LLM-based multi-agent systems excel at planning, tool use, and role coordination, but their openness and interaction complexity also expose them to jailbreak, prompt-injection, and adversarial collaboration. Existing defenses fall into two lines: (i) self-verification that asks each agent to pre-filter unsafe instructions before execution, and (ii) external guard modules that police behaviors. The former often underperforms because a standalone agent lacks sufficient capacity to detect cross-agent unsafe chains and delegation-induced risks; the latter increases system overhead and creates a single-point-of-failure-once compromised, system-wide safety collapses, and adding more guards worsens cost and complexity. To solve these challenges, we propose AdvEvo-MARL, a co-evolutionary multi-agent reinforcement learning framework that internalizes safety into task agents. Rather than relying on external guards, AdvEvo-MARL jointly optimizes attackers (which synthesize evolving jailbreak prompts) and defenders (task agents trained to both accomplish their duties and resist attacks) in adversarial learning environments. To stabilize learning and foster cooperation, we introduce a public baseline for advantage estimation: agents within the same functional group share a group-level mean-return baseline, enabling lower-variance updates and stronger intra-group coordination.

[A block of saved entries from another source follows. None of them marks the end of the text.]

$ cat config.mk
export PLATFORM = sky130hd
export DESIGN_NAME = scp_port
export DESIGN_NICKNAME = d
export VERILOG_FILES = /design/src/rtl/scp_pkg.sv /design/src/rtl/scp_port.sv /design/src/rtl/scp_regfile.sv
export VERILOG_INCLUDE_DIRS = /design/src /design/src/rtl
export SDC_FILE = /design/constraint.sdc
export NUM_CORES = 2
export LEC_CHECK = 0
export ABC_CLOCK_PERIOD_IN_PS = 4700
export BUFFER_PORTS_ARGS = -buffer_cell sky130_fd_sc_hd__buf_2
export CORE_MARGIN = 2
export CORE_UTILIZATION = 60
export DETAILED_ROUTE_END_ITERATION = 16
export GPL_TIMING_DRIVEN = 0
export PLACE_DENSITY = 0.76
export SYNTH_ARGS = -nofsm -noshare
export SYNTH_HDL_FRONTEND = slang
export SYNTH_HIERARCHICAL = 1
export SYNTH_SLANG_ARGS = --single-unit
export TNS_END_PERCENT = 20
$ cat constraint.sdc
create_clock -name mclk -period 4.7 [get_ports mclk]
set_input_delay 1.175 -clock mclk [delete_from_list [all_inputs] [get_ports mclk]]
set_output_delay 1.175 -clock mclk [all_outputs]
set_load 0.02 [all_outputs]
$ cat src/rtl/scp_cfg.svh
// constants of the serial configuration port
// assumes inclusion by bare name from the rtl files
`ifndef SCP_CFG_SVH
`define SCP_CFG_SVH
// ----------------------------------------------------------------------
// frame layout
// ----------------------------------------------------------------------
`define SCP_INSTR_LAST   5'h07
`define SCP_FRAME_LAST   5'h17
`define SCP_RW_BIT       7
`define SCP_RW_READ      1'b1
// ----------------------------------------------------------------------
// register file
// ----------------------------------------------------------------------
`define SCP_REG_COUNT    128
`define SCP_REG_RESET    16'h0000
`define SCP_CFG_TWO_IDX  7'h02
`define SCP_FOUR_WIRE_BIT 7
`endif

$ cat src/rtl/scp_pkg.sv
// types shared by the serial configuration port files
// assumes scp_cfg.svh holds the numeric constants
package scp_pkg;
  typedef logic [6:0]  scp_addr_t;
  typedef logic [15:0] scp_word_t;
  typedef enum logic [1:0] {
    SCP_IDLE  = 2'h0,
    SCP_INSTR = 2'h1,
    SCP_DATA  = 2'h3,
    SCP_DONE  = 2'h2
  } scp_state_t;
endpackage
--- src/pkg/ssel_defs.svh ---
/*
  Constants of the servo status and encoder select block: feedback type codes,
  output routing codes, serial frame layout, widths and timing.
  Assumes it is included by bare name; holds definitions only.
*/
`ifndef SSEL_DEFS_SVH
`define SSEL_DEFS_SVH

`define SSEL_FB_QUAD      2'h0
`define SSEL_FB_SER_INC   2'h1
`define SSEL_FB_SER_ABS   2'h2

`define SSEL_RT_NONE      4'h0
`define SSEL_RT_MATCH     4'h1
`define SSEL_RT_WARN_A    4'h2
`define SSEL_RT_WARN_B    4'h3
`define SSEL_RT_POS_CMD   4'h4
`define SSEL_RT_SPD_LIM   4'h5
`define SSEL_RT_ALM_CLR   4'h6
`define SSEL_RT_SPD_CMD   4'h7
`define SSEL_RT_ZERO_SPD  4'h8

`define SSEL_TERMINALS    6
`define SSEL_SPD_W        16
`define SSEL_POS_W        32
`define SSEL_SER_POS_W    16
`define SSEL_TEMP_W       8
`define SSEL_FRAME_W      28

`define SSEL_CLK_HZ       50000000
`define SSEL_QUAD_MAX_PPS 4000000
`define SSEL_QUAD_MIN_GAP (`SSEL_CLK_HZ / `SSEL_QUAD_MAX_PPS)

`endif

--- src/pkg/ssel_pkg.sv ---
/*
  Types of the servo status and encoder select block.
  Assumes ssel_defs.svh is on the include path.
*/
`include "ssel_defs.svh"

package ssel_pkg;

  typedef logic [3:0] ssel_route_t;

  typedef struct packed {
    logic zero_speed_out;
    logic speed_cmd_out;
    logic alarm_clearable_out;
    logic speed_limit_out;
    logic pos_cmd_out;
    logic warning_out_b;
    logic warning_out_a;
    logic speed_match_out;
  } ssel_status_s;

  typedef struct packed {
    logic pos_cmd_active;
    logic force_ctrl_mode;
    logic speed_clamped;
    logic alarm_active;
    logic alarm_clearable;
    logic speed_ctrl_mode;
    logic speed_cmd_active;
  } ssel_cond_s;

  typedef struct packed {
    logic [`SSEL_TEMP_W-1:0]    temp;
    logic [2:0]                 hall;
    logic                       hall_valid;
    logic [`SSEL_SER_POS_W-1:0] pos;
  } ssel_frame_s;

  typedef enum logic [2:0] {SER_IDLE, SER_REQ, SER_WAIT, SER_RECV, SER_STOP} ssel_ser_e;

endpackage

--- src/hdl/ssel_top.sv ---
/*
  Status outputs with terminal routing, and feedback encoder selection with a
  quadrature decoder and a half-duplex serial frame receiver.
  Assumes inputs synchronous to clk; serial pair resolved outside from oe.
*/
`timescale 1ns/1ps
`default_nettype none
`include "ssel_defs.svh"

module ssel_top
  import ssel_pkg::*;
#(
  parameter int POLL_CYC    = 1000,
  parameter int BIT_CYC     = 5,
  parameter int TIMEOUT_CYC = 200
) (
  input  wire logic                      clk,
  input  wire logic                      rst_n,
  input  wire logic                      en,
  input  wire logic signed [`SSEL_SPD_W-1:0] cmd_speed,
  input  wire logic signed [`SSEL_SPD_W-1:0] act_speed,
  input  wire logic [`SSEL_SPD_W-1:0]    speed_match_width,
  input  wire logic [`SSEL_SPD_W-1:0]    zero_speed_threshold,
  input  wire logic [15:0]               warn_cond,
  input  wire logic [3:0]                warning_select_a,
  input  wire logic [3:0]                warning_select_b,
  input  wire ssel_cond_s                cond,
  input  wire ssel_route_t [`SSEL_TERMINALS-1:0] output_route_select,
  input  wire logic [1:0]                feedback_type_select,
  input  wire logic                      quad_phase_a,
  input  wire logic                      quad_phase_b,
  input  wire logic                      quad_index,
  input  wire logic                      serial_feedback_line_i,
  input  wire logic                      fault_clr,
  output logic                           serial_feedback_line_o,
  output logic                           serial_feedback_line_oe,
  output logic [`SSEL_TERMINALS-1:0]     terminal_out,
  output ssel_status_s                   status_out,
  output logic [`SSEL_POS_W-1:0]         position,
  output logic [`SSEL_POS_W-1:0]         index_position,
  output logic                           index_seen,
  output logic                           phase_find_skip,
  output logic [2:0]                     hall_state,
  output logic [`SSEL_TEMP_W-1:0]        motor_temp,
  output logic                           quad_rate_fault,
  output logic                           wiring_fault,
  output logic                           serial_timeout,
  output logic                           serial_frame_err
);

  localparam logic [15:0] POLL_L = 16'(POLL_CYC);
  localparam logic [15:0] BIT_L  = 16'(BIT_CYC);
  localparam logic [15:0] TOUT_L = 16'(TIMEOUT_CYC);
  localparam logic [15:0] GAP_L  = 16'(`SSEL_QUAD_MIN_GAP);
  localparam logic [4:0]  LAST_L = 5'(`SSEL_FRAME_W - 1);

  function automatic logic [`SSEL_SPD_W-1:0] abs_diff(
    input logic signed [`SSEL_SPD_W-1:0] a,
    input logic signed [`SSEL_SPD_W-1:0] b);
    logic signed [`SSEL_SPD_W:0] d;
    d = {a[`SSEL_SPD_W-1], a} - {b[`SSEL_SPD_W-1], b};
    if (d < 0) begin
      d = -d;
    end
    abs_diff = d[`SSEL_SPD_W-1:0];
  endfunction

  function automatic logic route_pick(input ssel_status_s s, input ssel_route_t r);
    case (r)
      `SSEL_RT_MATCH:    route_pick = s.speed_match_out;
      `SSEL_RT_WARN_A:   route_pick = s.warning_out_a;
      `SSEL_RT_WARN_B:   route_pick = s.warning_out_b;
      `SSEL_RT_POS_CMD:  route_pick = s.pos_cmd_out;
      `SSEL_RT_SPD_LIM:  route_pick = s.speed_limit_out;
      `SSEL_RT_ALM_CLR:  route_pick = s.alarm_clearable_out;
      `SSEL_RT_SPD_CMD:  route_pick = s.speed_cmd_out;
      `SSEL_RT_ZERO_SPD: route_pick = s.zero_speed_out;
      default:           route_pick = 1'b0;
    endcase
  endfunction

  ////////////////////////////////////////////////////////////////////////////
  // Status functions and terminal routing

  ssel_status_s                   status_d, status_q;
  logic [`SSEL_TERMINALS-1:0]     term_d, term_q;

  always_comb begin
    status_d = status_q;
    term_d   = term_q;
    if (en) begin
      status_d.speed_match_out     = abs_diff(cmd_speed, act_speed) <= speed_match_width;
      status_d.warning_out_a       = warn_cond[warning_select_a];
      status_d.warning_out_b       = warn_cond[warning_select_b];
      status_d.pos_cmd_out         = cond.pos_cmd_active;
      status_d.speed_limit_out     = cond.force_ctrl_mode | cond.speed_clamped;
      status_d.alarm_clearable_out = cond.alarm_active | cond.alarm_clearable;
      status_d.speed_cmd_out       = cond.speed_ctrl_mode | cond.speed_cmd_active;
      status_d.zero_speed_out      = abs_diff(act_speed, '0) <= zero_speed_threshold;
      for (int i = 0; i < `SSEL_TERMINALS; i++) begin
        term_d[i] = route_pick(status_q, output_route_select[i]);
      end
    end
  end

  always_ff @(posedge clk) begin
    if (!rst_n) begin
      status_q <= '0;
      term_q   <= '0;
    end else begin
      status_q <= status_d;
      term_q   <= term_d;
    end
  end

  ////////////////////////////////////////////////////////////////////////////
  // Quadrature decoder and serial receiver

  ssel_ser_e              ser_d, ser_q;
  logic [15:0]            cnt_d, cnt_q;
  logic [4:0]             bit_d, bit_q;
  ssel_frame_s            shf_d, shf_q;
  logic [`SSEL_SER_POS_W-1:0] last_d, last_q, ser_delta;
  logic                   so_d, so_q, soe_d, soe_q;
  logic                   qa_d, qa_q, qb_d, qb_q, qz_d, qz_q, armed_d, armed_q;
  logic [15:0]            gap_d, gap_q;
  logic [`SSEL_POS_W-1:0] pos_d, pos_q, ipos_d, ipos_q;
  logic                   iseen_d, iseen_q, skip_d, skip_q;
  logic [2:0]             hall_d, hall_q;
  logic [`SSEL_TEMP_W-1:0] temp_d, temp_q;
  logic                   rflt_d, rflt_q, wflt_d, wflt_q;
  logic                   tout_d, tout_q, ferr_d, ferr_q;
  logic                   q_move, q_up, q_bad, is_quad, frame_done;

  assign is_quad = feedback_type_select == `SSEL_FB_QUAD;
  // No edges until the phase history has been loaded once after reset
  assign q_move    = armed_q && ((quad_phase_a ^ qa_q) != (quad_phase_b ^ qb_q));
  assign q_up      = qa_q ^ quad_phase_b;
  assign q_bad     = armed_q & (quad_phase_a ^ qa_q) & (quad_phase_b ^ qb_q);
  assign ser_delta = shf_q.pos - last_q;

  always_comb begin
    ser_d = ser_q;  cnt_d = cnt_q;  bit_d = bit_q;  shf_d = shf_q;
    last_d = last_q;  qa_d = qa_q;  qb_d = qb_q;  qz_d = qz_q;
    gap_d = gap_q;  pos_d = pos_q;  ipos_d = ipos_q;  iseen_d = iseen_q;
    skip_d = skip_q;  hall_d = hall_q;  temp_d = temp_q;  armed_d = armed_q;
    rflt_d = rflt_q;  wflt_d = wflt_q;  tout_d = tout_q;  ferr_d = ferr_q;
    frame_done = 1'b0;
    if (en) begin
      // Clear first so that an event in the same cycle wins
      rflt_d = rflt_q & ~fault_clr;  wflt_d = wflt_q & ~fault_clr;
      tout_d = tout_q & ~fault_clr;  ferr_d = ferr_q & ~fault_clr;
      armed_d = 1'b1;
      qa_d = quad_phase_a;
      qb_d = quad_phase_b;
      qz_d = quad_index;
      gap_d = (gap_q == '1) ? gap_q : gap_q + 16'h0001;
      if (q_move || q_bad) begin
        gap_d = '0;
        if (q_bad || gap_q < GAP_L - 16'h0001) begin
          rflt_d = 1'b1;
        end
        if (!is_quad) begin
          wflt_d = 1'b1;
        end
      end
      if (is_quad) begin
        ser_d = SER_IDLE;
        cnt_d = '0;
        if (q_move) begin
          pos_d = q_up ? pos_q + 32'h1 : pos_q - 32'h1;
        end
        if (armed_q && quad_index && !qz_q) begin
          ipos_d  = pos_q;
          iseen_d = 1'b1;
        end
      end else begin
        case (ser_q)
          SER_IDLE: begin
            cnt_d = cnt_q + 16'h0001;
            if (cnt_q >= POLL_L - 16'h0001) begin
              ser_d = SER_REQ;
              cnt_d = '0;
            end
          end
          SER_REQ: begin
            cnt_d = cnt_q + 16'h0001;
            if (cnt_q >= BIT_L - 16'h0001) begin
              ser_d = SER_WAIT;
              cnt_d = '0;
            end
          end
          SER_WAIT: begin
            cnt_d = cnt_q + 16'h0001;
            if (!serial_feedback_line_i) begin
              ser_d = SER_RECV;
              cnt_d = BIT_L + (BIT_L >> 1) - 16'h0001;
              bit_d = '0;
            end else if (cnt_q >= TOUT_L - 16'h0001) begin
              ser_d  = SER_IDLE;
              cnt_d  = '0;
              tout_d = 1'b1;
            end
          end
          SER_RECV: begin
            cnt_d = cnt_q - 16'h0001;
            if (cnt_q == '0) begin
              shf_d = {serial_feedback_line_i, shf_q[`SSEL_FRAME_W-1:1]};
              cnt_d = BIT_L - 16'h0001;
              bit_d = bit_q + 5'h01;
              if (bit_q == LAST_L) begin
                ser_d = SER_STOP;
              end
            end
          end
          SER_STOP: begin
            cnt_d = cnt_q - 16'h0001;
            if (cnt_q == '0) begin
              ser_d = SER_IDLE;
              cnt_d = '0;
              if (serial_feedback_line_i) begin
                frame_done = 1'b1;
              end else begin
                ferr_d = 1'b1;
              end
            end
          end
          default: begin
            ser_d = SER_IDLE;
            cnt_d = '0;
          end
        endcase
        if (frame_done) begin
          last_d = shf_q.pos;
          hall_d = shf_q.hall;
          temp_d = shf_q.temp;
          if (shf_q.hall_valid) begin
            skip_d = 1'b1;
          end
          if (feedback_type_select == `SSEL_FB_SER_ABS) begin
            pos_d = {{(`SSEL_POS_W-`SSEL_SER_POS_W){1'b0}}, shf_q.pos};
          end else begin
            pos_d = pos_q + {{(`SSEL_POS_W-`SSEL_SER_POS_W){ser_delta[`SSEL_SER_POS_W-1]}},
                             ser_delta};
          end
        end
      end
    end
    so_d  = 1'b0;
    soe_d = en ? (ser_d == SER_REQ) : soe_q;
  end

  always_ff @(posedge clk) begin
    if (!rst_n) begin
      ser_q <= SER_IDLE;  cnt_q <= '0;  bit_q <= '0;  shf_q <= '0;
      last_q <= '0;  so_q <= 1'b0;  soe_q <= 1'b0;
      qa_q <= 1'b0;  qb_q <= 1'b0;  qz_q <= 1'b0;  gap_q <= '1;  armed_q <= 1'b0;
      pos_q <= '0;  ipos_q <= '0;  iseen_q <= 1'b0;  skip_q <= 1'b0;
      hall_q <= '0;  temp_q <= '0;  rflt_q <= 1'b0;  wflt_q <= 1'b0;
      tout_q <= 1'b0;  ferr_q <= 1'b0;
    end else begin
      ser_q <= ser_d;  cnt_q <= cnt_d;  bit_q <= bit_d;  shf_q <= shf_d;
      last_q <= last_d;  so_q <= so_d;  soe_q <= soe_d;
      qa_q <= qa_d;  qb_q <= qb_d;  qz_q <= qz_d;  gap_q <= gap_d;  armed_q <= armed_d;
      pos_q <= pos_d;  ipos_q <= ipos_d;  iseen_q <= iseen_d;  skip_q <= skip_d;
      hall_q <= hall_d;  temp_q <= temp_d;  rflt_q <= rflt_d;  wflt_q <= wflt_d;
      tout_q <= tout_d;  ferr_q <= ferr_d;
    end
  end

  assign serial_feedback_line_o  = so_q;
  assign serial_feedback_line_oe = soe_q;
  assign terminal_out     = term_q;
  assign status_out       = status_q;
  assign position         = pos_q;
  assign index_position   = ipos_q;
  assign index_seen       = iseen_q;
  assign phase_find_skip  = skip_q;
  assign hall_state       = hall_q;
  assign motor_temp       = temp_q;
  assign quad_rate_fault  = rflt_q;
  assign wiring_fault     = wflt_q;
  assign serial_timeout   = tout_q;
  assign serial_frame_err = ferr_q;
endmodule

`default_nettype wire

--- config.mk ---
export PLATFORM = sky130hd
export DESIGN_NAME = ssel_top
export DESIGN_NICKNAME = d
export VERILOG_FILES = /design/src/pkg/ssel_pkg.sv /design/src/hdl/ssel_top.sv
export VERILOG_INCLUDE_DIRS = /design/src /design/src/pkg
export SDC_FILE = /design/constraint.sdc
export NUM_CORES = 1
export LEC_CHECK = 0
export ABC_AREA = 1
export BUFFER_PORTS_ARGS = -buffer_cell sky130_fd_sc_hd__buf_2
export CAP_MARGIN = 10
export CORE_ASPECT_RATIO = 1.25
export CORE_MARGIN = 1.5
export CORE_UTILIZATION = 64
export DETAILED_ROUTE_END_ITERATION = 12
export PLACE_DENSITY = 0.95
export SYNTH_ARGS = -nofsm -noshare
export SYNTH_HDL_FRONTEND = slang
export SYNTH_SLANG_ARGS = --single-unit
--- constraint.sdc ---
create_clock -name clk -period 11.25 [get_ports clk]
set_input_delay 0.5625 -clock clk [delete_from_list [all_inputs] [get_ports clk]]
set_output_delay 0.5625 -clock clk [all_outputs]
set_load 0.005 [all_outputs]
==> results of run 1 <==
==> layout make-up <==
| type | count | area [um^2] | area share |
|---|---|---|---|
| multi-input combinational | 1895 | 10490 | 0.5921 |
| inverter | 365 | 1381 | 0.07800 |
| timing repair buffer | 230 | 1169 | 0.06599 |
| clock buffer | 20 | 446.7 | 0.02522 |
| sequential | 184 | 3684 | 0.2080 |
| clock inverter | 12 | 131.4 | 0.007418 |
| tap | 330 | 412.9 | 0.02331 |
==> cells in the final DEF (no fill, tap or decap), types with 10 or more instances in the layout <==
master / instances
nand2_1: 501
inv_1: 348
nor2_1: 272
a21oi_1: 244
buf_2: 223
o21ai_0: 214
dfxtp_1: 184
nand3_1: 161
ha_1: 130
xor2_1: 52
nand4_1: 41
nor3_1: 35
o21ai_1: 26
xnor2_1: 21
o211ai_1: 18
clkbuf_16: 17
o311ai_0: 16
a31oi_1: 13
nand3b_1: 13
inv_2: 11
o21bai_1: 10
nor4_1: 10
o21a_1: 10
==> path summary, 6_finish.rpt <==
path                                startpoint  depth (start not counted)  slack, ns             end
worst max-delay path                 last_q[3]                         22       7.02    position[22]
worst min-delay path                   cond[6]                          3       0.34   status_out[3]
worst max register to register       last_q[3]                         22       7.02    position[22]
worst min register to register  serial_timeout                          2       0.47  serial_timeout
==> registers in the layout, indices dropped and copies added (netlist names), 3 cells and up <==
register        cells
bit_q               5
ser_q               3
position           32
gap_q              16
status_out          8
hall_state          3
shf_q              28
index_position     32
terminal_out        6
cnt_q              16
motor_temp          8
last_q             16
==> metrics by stage <==
step / hold slack [ns] / power (mW)
finish: 0.3351 / 1.729
global route: 0.3425 / 1.816
CTS: 0.3334 / 1.725
detailed placement: 0.4557 / 1.139
global placement: 0.4496 / 1.128
floorplan: 0.4431 / 1.007
==> cells in the mapped netlist, types with 4 or more instances <==
| cell | n | area [um^2] |
|---|---|---|
| fa_1 | 4 | 80.08 |
| and3_1 | 4 | 25.02 |
| a31oi_1 | 13 | 81.33 |
| inv_2 | 11 | 41.29 |
| buf_4 | 5 | 37.54 |
| nor2_2 | 5 | 31.28 |
| a21o_1 | 8 | 60.06 |
| o311ai_0 | 16 | 140.1 |
| nand2_1 | 501 | 1881 |
| xor2_1 | 52 | 455.4 |
| o21ai_0 | 214 | 1071 |
| o21bai_1 | 10 | 75.07 |
| o21ai_1 | 26 | 130.1 |
| a211oi_1 | 6 | 45.04 |
| o221ai_1 | 4 | 35.03 |
| buf_6 | 6 | 67.56 |
| a21oi_1 | 244 | 1221 |
| a211oi_2 | 6 | 75.07 |
| o31ai_1 | 5 | 37.54 |
| nor2_1 | 272 | 1021 |
| clkbuf_1 | 39 | 146.4 |
| ha_1 | 130 | 1627 |
| o211ai_1 | 18 | 135.1 |
| a21boi_0 | 5 | 37.54 |
| nand3_1 | 161 | 805.8 |
| or2_2 | 6 | 37.54 |
| nand3b_1 | 13 | 97.59 |
| dfxtp_1 | 184 | 3684 |
| o21ai_2 | 4 | 35.03 |
| a41oi_1 | 4 | 35.03 |
| xnor2_1 | 22 | 192.7 |
| o21a_1 | 10 | 75.07 |
| o22ai_1 | 8 | 50.05 |
| nor3_1 | 35 | 175.2 |
| nor4_1 | 10 | 62.56 |
| buf_2 | 15 | 75.07 |
| inv_1 | 348 | 1306 |
| nand4_1 | 41 | 256.5 |
==> kinds of logic (layout without fill, tap and decap cells) <==
family | Yosys count | count (layout) | share of synthesized area
multiplexers | 1 | 1 | 0.0006305
flip-flops | 184 | 184 | 0.2320
adder cells (fa/ha/maj) | 134 | 134 | 0.1075
other | 1 | 1 | 0.0002362
AO/OA/AOI/OAI | 615 | 615 | 0.2185
AND/OR/NAND/NOR | 1070 | 1070 | 0.2922
buffers and inverters | 432 | 627 | 0.1080
XOR/XNOR | 74 | 74 | 0.04082
==> layer usage <==
metal / part of all wire / global-route usage / up-vias
li1: - / - / 8763
met1: 0.37 / 0.4229 / 7910
met2: 0.47 / 0.6892 / 828
met3: 0.078 / 0.07986 / 223
met4: 0.083 / 0.3223 / 2
met5: 0.00021 / 0 / -
==> worst max-delay path: cells and delay by family (launching register included) <==
kind	cells	cell delay, ns
compound gates	7	1.95
fa+ha+maj	2	0.68
buf+inv	3	0.14
flops	1	0.33
simple gates	10	1.05
==> report_power, final <==
part           total, mW  internal (mW)  switching [mW]  leakage, nW
Clock              0.593          0.302           0.291        0.280
Sequential         0.696          0.669          0.0268         1.49
Combinational      0.440          0.158           0.283         7.51
==> flow_summary.yaml, run 1 <==
worst_setup_path:
  crit_path_max_fanout: 5
  critPathArrivalTime_ns: 4.58
  cp-end-kind: "flop"
  cp_common_cell: "nand2_1"
  crit_slowest_cell: "o21ai_0"
  startpoint_type: "flop"
  critPathMaxStageDelay_ns: 0.56
  crit_chain: "inv_1 > ha_1 > a21oi_1 > o21ai_0 > a21oi_1 > o21ai_0 > a21boi_0 > o211ai_1 > nand2_1 > inv_1 > ha_1 > nand2_1 > nor2_1 > nand2_1 > o21ai_0 > nand2_1 > nand2_1 > nand2_1 > nand3_1 > nand3_1 > nand2_1 > inv_1"
  required_ns: 11.60
  path_class: "flop to flop"
logic_synthesis:
  synth_cell_types: 64
  synth_nets: 2774
  ys_seq_elements: 184
  ys_async_sr_fraction: 0
  synthCells: 2511
  synth_warnings: 0
  synth_flop_cell: "dfxtp_1"
  syn-cell-area_um2: 15880
  synth_seq_area_share: 0.2320
  synth.avg_cell_area_um2: 6.323
  synth_edf_count: 0
floorplan:
  rows: 64
  die_h_um: 179.1
  io_pins: 226
  initial_utilization: 0.6501
  design.core.area_um2: 24420
  dieArea_um2: 25770
  die_x_um: 143.9
routing:
  vias: 17730
  wirelength_um: 51530
  drc: 0
  ant_nets: 0
  vias_per_cell: 5.839
  routedWlPerCell_um: 16.97
  first_pass_iters: 6
  drtIter0Drc: 1317
sta:
  slew_headroom: 0.4326
  fin_worst_skew_ns: 0.01830
  post-route-min-period_ns: 4.227
  fin_ws_ns: 7.023
  fin_tns_setup_ns: 0
  worst_slew_pin_slew_ns: 0.8296
  rsz0062_at_grt: "false"
  slew_violations: 0
  fmax_ghz: 0.2366
  finalCritPeriodShare: 0.3757
  finalHoldViolCount: 0
  setup_viol: 0
global_route:
  antenna_found_initial: 1
  grt_max_degree: 80
  grt_pass1_wl_um: 81480
  grt_overflow_total: 0
  grtUsageTotal: 0.4006
  grt_pass1_vias: 16900
placement:
  placed_cell_area_um2: 17130
  place_ws_ns: 7.158
  port_buffers: 224
  dp_cells: 3004
  gp_congestion: 1.022
  hpwl_um: 39780
pwr:
  power.density_nw_per_um2: 97.61
  leakagePower_nw: 9.278
  ir_drop_mv: 0.1102
cells_and_area:
  final_util: 0.7251
  antenna_cells: 0
  stdcell_count: 3036
  finalNetCount: 2956
  final_area_um2: 17710
  drive_gt1_frac: 0.1179
  nFillCells: 2111
  area_growth_pct: 11.55
clock_network:
  clkTransAtPathRegs_ns: 0.08
  insertion_delay_ns: 0.46
  cts_resized: 0
  cts-root-buf: "clkbuf_16"
  cts_max_level: 4
  clockBufferDepth: 2
  holdBufCountCts: 0
  numCtsBuffers: 17
  post_cts_buffers: 0
  clock-sinks: 184
  cts_tree: "yes"
outcome:
  status: "complete, no violations"
min_path:
  holdCritPathClass: "input port to flop"
flow_run:
  drv_cap: 0
No activity file was read; power rests on OpenSTA's default activity.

Across representative attack scenarios, AdvEvo-MARL consistently keeps attack-success rate (ASR) below 20%, whereas baselines reach up to 38.33%, while preserving-and sometimes improving-task accuracy (up to +3.67% on reasoning tasks). These results show that safety and utility can be jointly improved without relying on extra guard agents or added system overhead.

Paper Structure

This paper contains 18 sections, 6 equations, 5 figures, 1 table.

Figures (5)

  • Figure 1: Framework. AdvEvo-MARL begins by warming up attacker agents through supervised fine-tuning to embed prior knowledge of jailbreak behaviors. Then, attackers and defenders learn to co-evolve via adversarial multi-agent reinforcement learning. During policy updates, agents within the same functional group (i.e., attackers or defenders) leverage a public baseline which is computed as the mean return of their respective group to estimate their individual advantages for optimization.
  • Figure 2: Task benchmark performance. AdvEvo-MARL exhibits minimal degradation and even improved results.
  • Figure 3: Performance variations under different training configurations. Left: robustness performance, AdvEvo-MARL consistently maintains the lowest ASR, Right: task performance, AdvEvo-MARL improves task utility across all settings, reaching a maximum 4% gain on LiveCodeBench.
  • Figure 4: Attacker-generated prompts Diversity.
  • Figure 5: Performance comparison of AdvEvo-MARL training with public baseline for advantage estimation (Baseline) and without using public baseline variant (No Baseline).